This is a mischaracterization. The thread-local path is perfectly safe because only one thread can be accessing the data. That's why it's thread-local and not shared.

> 2. I will trade that for confidence in safe interaction every day of
> the week. Safety is the right default position here.

You can be confident that any shared data is properly synchronized via the API provided.
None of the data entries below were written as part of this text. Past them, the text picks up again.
==> run a: inputs <==
==> flow/design.v <==
module RegFile(  
   input clk,
   input reset,
   input [3:0] A1,
   input [3:0] A2,
   input [3:0] A3,    
   input [31:0] WD3,  
   input RegWrite,    
   input [31:0] PCPlus8,    
   output [31:0] RD1,    
   output [31:0] RD2    
   );
   reg[31:0] R[15:0]; 
   integer i;
   always @ (posedge clk or posedge reset)
   begin   
         if (reset) 
         begin
            for (i=0; i<16 ;i=i+1)
            begin
				R[i] <= 32'b0;
            end
         end
         else 
         begin         
            if(RegWrite == 1'b1) begin  
               R[A3] <= WD3;
            end
            R[15] <= PCPlus8;
         end
   end
   assign RD1 = R[A1];
   assign RD2 = R[A2];
endmodule
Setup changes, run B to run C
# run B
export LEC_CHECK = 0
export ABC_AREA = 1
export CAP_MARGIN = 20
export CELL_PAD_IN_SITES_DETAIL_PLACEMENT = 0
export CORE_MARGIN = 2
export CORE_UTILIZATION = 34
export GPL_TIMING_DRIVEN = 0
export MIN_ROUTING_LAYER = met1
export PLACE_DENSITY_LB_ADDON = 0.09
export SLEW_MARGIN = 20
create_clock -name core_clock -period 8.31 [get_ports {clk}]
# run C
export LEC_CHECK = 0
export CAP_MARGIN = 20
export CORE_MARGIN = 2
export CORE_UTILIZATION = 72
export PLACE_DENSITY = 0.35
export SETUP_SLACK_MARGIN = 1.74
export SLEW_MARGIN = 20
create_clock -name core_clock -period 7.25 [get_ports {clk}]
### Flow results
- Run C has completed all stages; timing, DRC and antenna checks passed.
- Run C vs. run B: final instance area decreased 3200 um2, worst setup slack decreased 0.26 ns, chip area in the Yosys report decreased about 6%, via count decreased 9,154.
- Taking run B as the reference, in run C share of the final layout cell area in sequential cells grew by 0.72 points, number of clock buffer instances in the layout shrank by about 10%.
==> trial 59: inputs <==
==> flow/design.v (excerpt) <==
module CPU( input clk,
	input rst,
	input wire [31:0] inst,
	input wire [63:0]	main_memory_input_data_path,
	output reg[63:0] main_memory_output_data_path,
	output wire[31:0] pc_inst_addr,
	output wire		Vector_Write_Access, 
	output wire		Memory_Write_Access,
	output wire		Load_Vector_Flag,
	output wire 		Load_Word_Flag,
	output wire[11:0]	Main_Memory_Address
	);
Settings: LEC_CHECK=0, CAP_MARGIN=20, CELL_PAD_IN_SITES_DETAIL_PLACEMENT=0, CORE_ASPECT_RATIO=0.54, CORE_MARGIN=2, CORE_UTILIZATION=32, CTS_CLUSTER_SIZE=33, HOLD_SLACK_MARGIN=0.24, PLACE_DENSITY_LB_ADDON=0.04, SETUP_SLACK_MARGIN=0.32, SLEW_MARGIN=20, TNS_END_PERCENT=5; clock period 16.3 ns.
run.sh (not shown) runs the stock make flow with config.mk's settings and CLKGATE_MAP_FILE=.
==> inputs of build 8, as changes to trial 59 <==
- CORE_ASPECT_RATIO: 0.54 -> 1.69
- CORE_UTILIZATION: 32 -> 72
- CTS_CLUSTER_DIAMETER: default -> 341
- GPL_ROUTABILITY_DRIVEN: default -> 1
- GPL_TIMING_DRIVEN: default -> 1
- HOLD_SLACK_MARGIN: 0.24 -> default
- PLACE_DENSITY_LB_ADDON: 0.04 -> 0.29
- SETUP_SLACK_MARGIN: 0.32 -> 1.29
- SLEW_MARGIN: 20 -> 5
- TNS_END_PERCENT: 5 -> 40
==> flow/constraint.sdc (replaced) <==
create_clock -name core_clock -period 5.87 [get_ports {clk}]
set_input_delay 1.1740 -clock core_clock [delete_from_list [all_inputs] [get_ports {clk}]]
set_output_delay 1.1740 -clock core_clock [all_outputs]
set_load 0.01 [all_outputs]
==> inputs of trial 4, as changes to trial 59 <==
- CORE_ASPECT_RATIO: 0.54 -> 1.69
- CORE_UTILIZATION: 32 -> 45
- CTS_CLUSTER_SIZE: 33 -> default
- GPL_ROUTABILITY_DRIVEN: default -> 1
- GPL_TIMING_DRIVEN: default -> 1
- HOLD_SLACK_MARGIN: 0.24 -> default
- PLACE_DENSITY_LB_ADDON: 0.04 -> 0.29
- SETUP_SLACK_MARGIN: 0.32 -> 0.24
- SLEW_MARGIN: 20 -> 5
- TNS_END_PERCENT: 5 -> default
==> flow/constraint.sdc (replaced) <==
create_clock -name core_clock -period 7.68 [get_ports {clk}]
set_input_delay 1.5360 -clock core_clock [delete_from_list [all_inputs] [get_ports {clk}]]
set_output_delay 1.5360 -clock core_clock [all_outputs]
set_load 0.01 [all_outputs]
==> comparison <==
Build 8 aborted during 5_1_grt (GRT-0116). Trial 59 finished clean. Trial 4 finished but fails on negative setup slack. Register-to-register slack: trial 4 is lower than trial 59 (8.0 ns). In trial 4 the design area is higher than in trial 59, by about 10%. In trial 4 the core utilization is higher than in trial 59, by 20 points. Against trial 59, the first-iteration DRC count of trial 4 is smaller by about 23%. Against trial 59, the worst hold slack of trial 4 is better by 0.0092 ns. Routed wire length: trial 4 is lower than trial 59 (about 8%). Between trial 59 and trial 4, the lower critical path depth is in trial 59 (gap 3). Between trial 59 and trial 4, the lower via count is in trial 59 (gap about 7%, measured against trial 4). Synthesized cell count is the same in trial 59 and trial 4. Of trial 59 and trial 4, trial 4 has the higher power (gap 53%, measured against trial 4).

========
==> trial 83: inputs <==
CPU again, from the RTL that the note above started with.
export LEC_CHECK = 0
export ABC_AREA = 1
export CAP_MARGIN = 25
export CELL_PAD_IN_SITES_DETAIL_PLACEMENT = 2
export CELL_PAD_IN_SITES_GLOBAL_PLACEMENT = 2
export CORE_ASPECT_RATIO = 1.69
export CORE_MARGIN = 2
export CORE_UTILIZATION = 19
export CTS_CLUSTER_SIZE = 53
export GPL_ROUTABILITY_DRIVEN = 1
export GPL_TIMING_DRIVEN = 0
export MIN_ROUTING_LAYER = met1
export PLACE_DENSITY_LB_ADDON = 0.29
export SETUP_SLACK_MARGIN = 0.24
export SLEW_MARGIN = 15
create_clock -name core_clock -period 11.7 [get_ports {clk}]
==> inputs of trial 72, as changes to trial 83 <==
- ABC_AREA: 1 -> 0
- CAP_MARGIN: 25 -> 20
- CELL_PAD_IN_SITES_GLOBAL_PLACEMENT: 2 -> 3
- CORE_ASPECT_RATIO: 1.69 -> 1.5
- CORE_MARGIN: 2 -> 8
- CORE_UTILIZATION: 19 -> 40
- CTS_CLUSTER_SIZE: 53 -> default
- GPL_TIMING_DRIVEN: 0 -> 1
- HOLD_SLACK_MARGIN: default -> 0.25
- MAX_ROUTING_LAYER: default -> met5
- PLACE_DENSITY_LB_ADDON: 0.29 -> 0.27
- SETUP_SLACK_MARGIN: 0.24 -> 3.34
- SLEW_MARGIN: 15 -> 20
- TNS_END_PERCENT: default -> 65
==> flow/constraint.sdc (replaced) <==
create_clock -name core_clock -period 17.0 [get_ports {clk}]
set_input_delay 3.4000 -clock core_clock [delete_from_list [all_inputs] [get_ports {clk}]]
set_output_delay 3.4000 -clock core_clock [all_outputs]
set_load 0.01 [all_outputs]
==> inputs of build 15, as changes to trial 83 <==
- ABC_AREA: 1 -> 0
- CAP_MARGIN: 25 -> 35
- CORE_ASPECT_RATIO: 1.69 -> 1.29
- CORE_MARGIN: 2 -> 4
- CORE_UTILIZATION: 19 -> 16
- CTS_CLUSTER_SIZE: 53 -> 45
- PLACE_DENSITY_LB_ADDON: 0.29 -> 0.01
- SETUP_SLACK_MARGIN: 0.24 -> 3.02
- TNS_END_PERCENT: default -> 90
==> ds_physical_params.txt <==
Table: implementation figures

Parameter                              Value

Outcome
  Outcome    complete, no violations

Flow run
  Number of warnings in the stage logs    around 53

Drt
  Total routed wirelength    between 200000 and 300000 microns
  First DRT Iteration DRCs    roughly 2600

Synthesis
  Netlist Area Pre-Place    between 40000 and 50000 sq um
  Most area-consuming cells after synthesis    sky130_fd_sc_hd__edfxtp_1 34%, sky130_fd_sc_hd__nand2_1 9.1%, sky130_fd_sc_hd__fa_1 8.3%, sky130_fd_sc_hd__ha_1 7.4%, sky130_fd_sc_hd__nor2_1 6.6%

Finish
  Nonclk inv count    around 750

Timing
  Worst Clk Skew    ~0.025 ns
That was trial 83.
==> ds_physical_params.txt <==
Table: implementation figures

Parameter                              Value

Floorplanning
  Effective utilization at floorplan    approximately 16%

Drt
  Highest routed metal layer    met4
  First DRT Iteration DRCs    approximately 1500
  Total routed wirelength    approximately 280000 microns

Outcome
  Outcome    complete, no violations

Timing
  Worst Clk Skew    approximately 0.045 ns

Flow run
  Number of warnings in the stage logs    between 50 and 60

Synthesis
  Most area-consuming cells after synthesis    sky130_fd_sc_hd__edfxtp_1 36%, sky130_fd_sc_hd__fa_1 8.7%, sky130_fd_sc_hd__ha_1 7.8%, sky130_fd_sc_hd__mux4_2 6.0%, sky130_fd_sc_hd__xnor2_1 4.1%

Global routing
  Most heavily used metal layer in global routing    met2
That was build 15.
==> ds_physical_params.txt <==
Table: implementation figures

Parameter                              Value

Outcome
  Outcome    complete, no violations

Timing
  Worst Clk Skew    roughly 0.064 ns

Drt
  Total routed wirelength    between 150000 and 200000 microns

Synthesis
  Yosys warns    10
  Xor and xnor fraction of the mapped netlist area    under 10%
  Most area-consuming cells after synthesis    sky130_fd_sc_hd__edfxtp_1 36%, sky130_fd_sc_hd__fa_1 8.7%, sky130_fd_sc_hd__ha_1 7.8%, sky130_fd_sc_hd__mux4_2 6.0%, sky130_fd_sc_hd__xnor2_1 4.1%
  Netlist Area Pre-Place    just under 40000 sq um

Flow run
  Number of warnings in the stage logs    around 53

Finish
  Nonclk inv count    343
That was trial 72.
Power figures rest on the tool's default switching activity, not on a simulated workload.
==> flow/design.v (excerpt) <==
module sig_altmult_add
(
	input signed [15:0] dataa, datab, datac, datad,
	input 		clock, aclr,
	output reg 	[32:0] result
);
clock: 7.0 ns
lec_check: 0
abc_area: 0
cap_margin: 5
cell_pad_in_sites_detail_placement: 0
core_aspect_ratio: 1.02
core_margin: 3
core_utilization: 40
cts_cluster_size: 21
gpl_timing_driven: 1
slew_margin: 10
tns_end_percent: 45
run.sh (not shown) runs the stock make flow with config.mk's settings and CLKGATE_MAP_FILE=.
Edit:
Settings changed: ABC_AREA 0 to unset, CAP_MARGIN 5 to 20, CELL_PAD_IN_SITES_DETAIL_PLACEMENT 0 to unset, CORE_ASPECT_RATIO 1.02 to 0.95, CORE_MARGIN 3 to 2, CORE_UTILIZATION 40 to 45, CTS_CLUSTER_DIAMETER set to 231, CTS_CLUSTER_SIZE 21 to 100, GPL_ROUTABILITY_DRIVEN set to 0, GPL_TIMING_DRIVEN 1 to unset, HOLD_SLACK_MARGIN set to 0.27, SLEW_MARGIN 10 to 20, TNS_END_PERCENT 45 to 35.
After rerunning: Die area came out lower by 12%; hold slack improved by 22 ps; design area came out lower by 0.54%.

* * *

Setup of job 2315:
sig_altmult_add again, from the RTL that the note above started with.
make LEC_CHECK=0 CAP_MARGIN=10 CELL_PAD_IN_SITES_DETAIL_PLACEMENT=2 CORE_MARGIN=5 CORE_UTILIZATION=47 CTS_CLUSTER_DIAMETER=46 GPL_ROUTABILITY_DRIVEN=1 GPL_TIMING_DRIVEN=0 MAX_ROUTING_LAYER=met4 MIN_ROUTING_LAYER=met2 PLACE_DENSITY_LB_ADDON=0.1 SETUP_SLACK_MARGIN=0.72 SLEW_MARGIN=20 finish   # period 5.24 ns
Job 2315 did not finish: a tool error stopped it during 4_1_cts.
No confidence should be lost here.

> 2. You just need to make the unsafe thread-exclusive variant explicit, eg:

It is explicit, the thread-exclusive variant is not marked shared, and cannot be called on data that is actually shared and needs synchronization.

> 
>> struct ThreadSafe
>> {
>>      private int x;
>>      void unsafeIncrement() // <- make it explicit
>>      {
>>         ++x; // User has asserted that no sharing is possible, no reason to use atomics
>>      }
>>      void increment() shared
>>      {
>>         atomicIncrement(&x); // object may be shared
>>      }
>> }

This is more design by convention.

> 
> I think this is quiet a reasonable and clearly documented compromise.
> I think absolutely-reliably-threadsafe-by-default is the right default
> position. And if you want to accept unsafe operations for optimsation
> circumstances, then you're welcome to deploy that in your code as you
> see fit.

All thread-local operations are thread-safe by default, because there can be only one thread using it. That is the beauty of the current regime, regardless of how broken shared is -- unshared is solid. We shouldn't want to break that guarantee.
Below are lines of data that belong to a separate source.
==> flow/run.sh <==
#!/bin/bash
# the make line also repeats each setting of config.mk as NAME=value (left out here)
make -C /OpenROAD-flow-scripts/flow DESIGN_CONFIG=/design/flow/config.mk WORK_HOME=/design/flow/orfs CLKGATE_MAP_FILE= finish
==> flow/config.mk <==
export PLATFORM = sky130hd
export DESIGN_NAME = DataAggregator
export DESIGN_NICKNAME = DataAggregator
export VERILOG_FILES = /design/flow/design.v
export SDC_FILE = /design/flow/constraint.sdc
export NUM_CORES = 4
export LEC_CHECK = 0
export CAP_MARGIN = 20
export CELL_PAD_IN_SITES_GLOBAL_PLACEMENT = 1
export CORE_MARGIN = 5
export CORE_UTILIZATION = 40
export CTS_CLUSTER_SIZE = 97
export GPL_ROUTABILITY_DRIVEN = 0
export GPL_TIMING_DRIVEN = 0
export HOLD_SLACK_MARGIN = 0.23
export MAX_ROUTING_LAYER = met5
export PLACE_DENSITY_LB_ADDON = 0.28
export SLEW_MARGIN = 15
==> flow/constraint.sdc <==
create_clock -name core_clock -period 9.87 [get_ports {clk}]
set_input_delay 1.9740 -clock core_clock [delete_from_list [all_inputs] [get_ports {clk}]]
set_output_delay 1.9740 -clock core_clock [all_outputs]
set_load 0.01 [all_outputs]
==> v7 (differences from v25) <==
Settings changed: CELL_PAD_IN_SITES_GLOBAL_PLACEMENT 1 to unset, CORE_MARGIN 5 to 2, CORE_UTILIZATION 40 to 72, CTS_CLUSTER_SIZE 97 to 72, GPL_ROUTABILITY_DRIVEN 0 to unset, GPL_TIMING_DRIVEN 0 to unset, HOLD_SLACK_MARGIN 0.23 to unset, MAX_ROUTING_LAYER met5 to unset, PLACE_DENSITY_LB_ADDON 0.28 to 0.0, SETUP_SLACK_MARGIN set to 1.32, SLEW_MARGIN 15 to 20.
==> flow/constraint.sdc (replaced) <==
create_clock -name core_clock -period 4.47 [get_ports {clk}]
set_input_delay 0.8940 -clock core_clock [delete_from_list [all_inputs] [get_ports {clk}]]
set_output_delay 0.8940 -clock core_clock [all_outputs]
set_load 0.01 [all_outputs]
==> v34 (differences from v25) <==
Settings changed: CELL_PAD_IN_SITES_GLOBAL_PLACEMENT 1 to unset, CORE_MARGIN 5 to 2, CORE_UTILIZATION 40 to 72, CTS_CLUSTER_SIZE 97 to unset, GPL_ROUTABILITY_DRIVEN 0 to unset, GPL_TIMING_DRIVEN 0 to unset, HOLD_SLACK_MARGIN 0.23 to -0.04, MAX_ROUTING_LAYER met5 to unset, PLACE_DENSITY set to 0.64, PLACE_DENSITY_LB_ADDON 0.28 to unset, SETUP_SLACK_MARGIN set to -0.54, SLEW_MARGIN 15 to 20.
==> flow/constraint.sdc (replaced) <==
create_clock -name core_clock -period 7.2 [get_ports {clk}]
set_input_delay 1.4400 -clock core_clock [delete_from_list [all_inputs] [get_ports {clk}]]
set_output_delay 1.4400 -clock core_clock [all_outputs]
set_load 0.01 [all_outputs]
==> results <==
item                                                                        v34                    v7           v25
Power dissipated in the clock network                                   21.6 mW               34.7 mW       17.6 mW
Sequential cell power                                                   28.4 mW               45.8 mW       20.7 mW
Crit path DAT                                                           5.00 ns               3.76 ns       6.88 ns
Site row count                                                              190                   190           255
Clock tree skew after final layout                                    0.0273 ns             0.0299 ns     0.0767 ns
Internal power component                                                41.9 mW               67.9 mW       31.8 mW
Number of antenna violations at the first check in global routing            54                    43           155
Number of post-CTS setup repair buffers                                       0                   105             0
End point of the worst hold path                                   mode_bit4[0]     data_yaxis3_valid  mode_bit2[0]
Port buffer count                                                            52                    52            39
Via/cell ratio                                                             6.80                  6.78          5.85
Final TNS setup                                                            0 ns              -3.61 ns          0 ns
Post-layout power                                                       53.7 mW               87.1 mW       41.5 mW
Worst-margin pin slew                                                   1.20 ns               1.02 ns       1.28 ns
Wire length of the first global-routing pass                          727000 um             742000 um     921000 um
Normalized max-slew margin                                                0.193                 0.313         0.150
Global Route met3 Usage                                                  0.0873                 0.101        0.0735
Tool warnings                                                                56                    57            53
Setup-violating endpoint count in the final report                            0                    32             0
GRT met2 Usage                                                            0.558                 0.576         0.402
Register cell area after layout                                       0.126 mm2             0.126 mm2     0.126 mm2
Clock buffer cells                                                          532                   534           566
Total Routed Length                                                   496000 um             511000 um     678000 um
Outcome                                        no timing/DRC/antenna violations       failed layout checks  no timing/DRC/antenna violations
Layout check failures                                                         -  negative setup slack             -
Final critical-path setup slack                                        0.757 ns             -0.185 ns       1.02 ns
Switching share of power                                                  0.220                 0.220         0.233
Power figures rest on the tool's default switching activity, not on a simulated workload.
== JK ==
// riscv
module riscv #(
    parameter logic[31:0] BootVector = 32'h0000_0000
)(
    input logic clk,
    input logic reset,
    output logic halted,
    input logic unhalt,
    output logic[31:0] i_addr,
    input logic[31:0] i_data,
    output logic[31:0] d_addr,
    output logic[31:0] d_wdata,
    output logic[3:0] d_wstrb,
    input logic[31:0] d_rdata
);
export LEC_CHECK = 0
export CAP_MARGIN = 25
export CELL_PAD_IN_SITES_DETAIL_PLACEMENT = 0
export CELL_PAD_IN_SITES_GLOBAL_PLACEMENT = 0
export CORE_MARGIN = 2
export CORE_UTILIZATION = 70
export CTS_CLUSTER_DIAMETER = 60
export CTS_CLUSTER_SIZE = 41
export GPL_ROUTABILITY_DRIVEN = 1
export GPL_TIMING_DRIVEN = 1
export MIN_ROUTING_LAYER = met1
export SETUP_SLACK_MARGIN = 0.6
export SLEW_MARGIN = 25
export TNS_END_PERCENT = 80
create_clock -name core_clock -period 5.18 [get_ports {clk}]
run.sh (not shown) runs the stock make flow with config.mk's settings and CLKGATE_MAP_FILE=.
Flow for JK halted at global routing (5_1_grt), error code GRT-0116.
The inputs of MS differ from those of JK as listed below.
Settings: swapping 70 for 40 in CORE_UTILIZATION; clearing SETUP_SLACK_MARGIN, which used to be 0.6; swapping 25 for 20 in SLEW_MARGIN; clearing CTS_CLUSTER_SIZE, which used to be 41; clearing TNS_END_PERCENT, which used to be 80; clearing GPL_ROUTABILITY_DRIVEN, which used to be 1; clearing CTS_CLUSTER_DIAMETER, which used to be 60; clearing CELL_PAD_IN_SITES_GLOBAL_PLACEMENT, which used to be 0; swapping 25 for 20 in CAP_MARGIN; clearing MIN_ROUTING_LAYER, which used to be met1; clearing GPL_TIMING_DRIVEN, which used to be 1; clearing CELL_PAD_IN_SITES_DETAIL_PLACEMENT, which used to be 0; swapping 5.18 for 8.2 in the clock period (ns, I/O delays scaled along).
### Flow results
MS finished every stage and its layout cleared the timing, design-rule and antenna checks. Sort JK and MS by full die area, ascending, and JK comes first. Looking at JK and MS, the hold buffer count at cts is a wash. Summary of MS over JK: post-synthesis sequential element count was more or less identical, number of rows created at floorplan higher, initial standard-cell utilization of the core shows a reduction of 30 points. Taking JK as the reference, in MS setup slack after placement increased 1.76 ns, placer congestion estimate decreased 5.1%, core outline area increased about 80%, synthesized cell count essentially unchanged.

---

## v44
Starting RTL as in the previous note.
Settings: LEC_CHECK=0, CAP_MARGIN=20, CORE_MARGIN=2, CORE_UTILIZATION=71, CTS_CLUSTER_SIZE=36, SETUP_SLACK_MARGIN=1.74, SLEW_MARGIN=20; clock period 5.95 ns.
v44 did not finish; a tool error ended it in global routing.
Input changes introduced in v47 (baseline for comparison: v44):
- clearing SETUP_SLACK_MARGIN, which used to be 1.74
- swapping 71 for 44 in CORE_UTILIZATION
- clearing CTS_CLUSTER_SIZE, which used to be 36
- swapping 5.95 for 8.2 in the clock period (ns, I/O delays scaled along)
Findings:
- Comparing v44 and v47, the lower area of the placeable core is on v44.
- In v47 relative to v44, placed cell count had gone up by a few percent.
- From v44 to v47 the numbers moved as follows: synthesized cell count stayed essentially flat, initial core utilization now smaller, overall die height went up.
- v47 has completed all stages; timing, DRC and antenna checks passed.
Here is what was changed in the inputs of v22 compared with v47.
- changing CORE_UTILIZATION from 44 to 56
- changing the clock period (ns, I/O delays scaled along) from 8.2 to 5.44
Notes after the runs:
Proportion of final cell area spent on non-clock buffers (v22 over v47): increase, 6.4 points
v22: complete, dirty (negative setup slack)
Final non-filler cell total ends up lower on v47.
v22 does worse than v47 on setup slack after layout.
Changes observed in v22 relative to v47: met1 capacity usage during global routing rose 14 points, post-layout total power rose 16,000 uW, clock-buffer cell count fell 14%.

---

Starting RTL as in the previous note.
Settings: LEC_CHECK=0, ABC_AREA=1, CAP_MARGIN=20, CELL_PAD_IN_SITES_DETAIL_PLACEMENT=2, CORE_ASPECT_RATIO=1.59, CORE_MARGIN=2, CORE_UTILIZATION=40, CTS_CLUSTER_DIAMETER=191, GPL_TIMING_DRIVEN=0, HOLD_SLACK_MARGIN=-0.02, MAX_ROUTING_LAYER=met4, MIN_ROUTING_LAYER=met1, SETUP_SLACK_MARGIN=2.78, SLEW_MARGIN=40; clock period 10.0 ns.
The first run died in 5_1_grt on GRT-0116.
Next try:
ABC_AREA = unset   (was 1)
CELL_PAD_IN_SITES_DETAIL_PLACEMENT = unset   (was 2)
CORE_ASPECT_RATIO = unset   (was 1.59)
CORE_UTILIZATION = 59   (was 40)
CTS_CLUSTER_DIAMETER = unset   (was 191)
GPL_TIMING_DRIVEN = unset   (was 0)
HOLD_SLACK_MARGIN = unset   (was -0.02)
MAX_ROUTING_LAYER = unset   (was met4)
MIN_ROUTING_LAYER = unset   (was met1)
SETUP_SLACK_MARGIN = unset   (was 2.78)
SLEW_MARGIN = 20   (was 40)
clock period = 5.29 ns   (was 10.0 ns; I/O delays follow)
Now the flow produced a layout that fails on negative setup slack.
Area after synthesis went down by 1.9%.
Die area went down by 33%.
Synthesized cell count went down by 40%.
Next try:
CAP_MARGIN = 15   (was 20)
CORE_UTILIZATION = 70   (was 59)
CTS_CLUSTER_SIZE = 14   (was unset)
Effect:
- The new run did not get past 5_1_grt on GRT-0116
- area after synthesis stays the same
- die area falls by 16%
- synthesized cell count stays the same

---

## P
riscv again, from the RTL that the note above started with.
clock: 5.18 ns
lec_check: 0
cap_margin: 0
cell_pad_in_sites_detail_placement: 0
cell_pad_in_sites_global_placement: 0
core_margin: 2
core_utilization: 71
cts_cluster_diameter: 60
cts_cluster_size: 39
gpl_routability_driven: 1
gpl_timing_driven: 1
min_routing_layer: met1
setup_slack_margin: -0.26
slew_margin: 25
tns_end_percent: 80
Status: P FAILED at global routing (5_1_grt) (tool error)
> inputs changed (P -> Q)
==> flow/config.mk <==
export PLATFORM = sky130hd
export DESIGN_NAME = riscv
export DESIGN_NICKNAME = riscv
export VERILOG_FILES = /design/flow/design.v
export SDC_FILE = /design/flow/constraint.sdc
export NUM_CORES = 4
export LEC_CHECK = 0
export CAP_MARGIN = 25
export CELL_PAD_IN_SITES_DETAIL_PLACEMENT = 0
export CELL_PAD_IN_SITES_GLOBAL_PLACEMENT = 0
export CORE_MARGIN = 2
export CORE_UTILIZATION = 72
export CTS_CLUSTER_DIAMETER = 28
export CTS_CLUSTER_SIZE = 51
export GPL_ROUTABILITY_DRIVEN = 0
export GPL_TIMING_DRIVEN = 1
export MIN_ROUTING_LAYER = met1
export PLACE_DENSITY_LB_ADDON = 0.0
export SETUP_SLACK_MARGIN = 1.22
export SLEW_MARGIN = 25
export TNS_END_PERCENT = 80
==> flow/constraint.sdc <==
create_clock -name core_clock -period 4.09 [get_ports {clk}]
set_input_delay 0.8180 -clock core_clock [delete_from_list [all_inputs] [get_ports {clk}]]
set_output_delay 0.8180 -clock core_clock [all_outputs]
set_load 0.01 [all_outputs]
[summary]
From Q to P, tally of unique sky130hd cells used after synthesis did not move at all. The post-synth tally of flip-flops with integrated enable was comparable across Q and P. Worst setup slack before clock tree synthesis, Q and P, lower one = Q. Cell total after placement is higher on Q. Number of placed I/O pins came out exactly the same in Q and P. Compared Q vs P, and core outline area is down in Q. Compared with P, in Q placed instance area rose by 0.53%, vertical extent of the die lost 0.69%, share of the core filled by cells before placement now sits higher. Q is listed as incomplete: the tool reported an error in clock tree synthesis (4_1_cts) and the run ended there. Die size, Q and P: smaller value in Q.
Modified inputs, R compared to Q
==> flow/config.mk <==
export PLATFORM = sky130hd
export DESIGN_NAME = riscv
export DESIGN_NICKNAME = riscv
export VERILOG_FILES = /design/flow/design.v
export SDC_FILE = /design/flow/constraint.sdc
export NUM_CORES = 4
export LEC_CHECK = 0
export CAP_MARGIN = 20
export CORE_MARGIN = 2
export CORE_UTILIZATION = 32
export SLEW_MARGIN = 20
==> flow/constraint.sdc <==
create_clock -name core_clock -period 13.2 [get_ports {clk}]
set_input_delay 2.6400 -clock core_clock [delete_from_list [all_inputs] [get_ports {clk}]]
set_output_delay 2.6400 -clock core_clock [all_outputs]
set_load 0.01 [all_outputs]
[summary]
R closes out successfully: all stages finished, all timing, DRC and antenna checks passed. Q: aborted in clock tree synthesis (4_1_cts) (tool error). Diff Q -> R: post-placement setup slack increased 6820 ps, area of the chip picked up an extra about 120%, area after synthesis shows no meaningful change, placed cell count increased 987, register share after synthesis barely changed. Re quantity of I/O buffers inserted on ports: no difference whatsoever between Q and R. When the final numbers for R and Q were put side by side, the floorplan core area turned out to be smaller in Q. Number of placement rows (higher): R. Die boundary height is lower on Q. Core utilization at floorplan was lower in R than in Q.
No activity file was given, so power comes from the tool's default toggle rates.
> If the machinery is not a library for distribution and local to your
> application, and you know for certain that your context is such that
> thread-local and shared are mutually exclusive, then you're free to
> make the unshared overload not-threadsafe; you can do this because you
> know your application context.
> You just shouldn't make widely distributed tooling this way.

I can make widely distributed tooling that does both shared and unshared versions of the code, and ALL are thread safe. No choices are necessary, no compromise on performance, and no design by convention.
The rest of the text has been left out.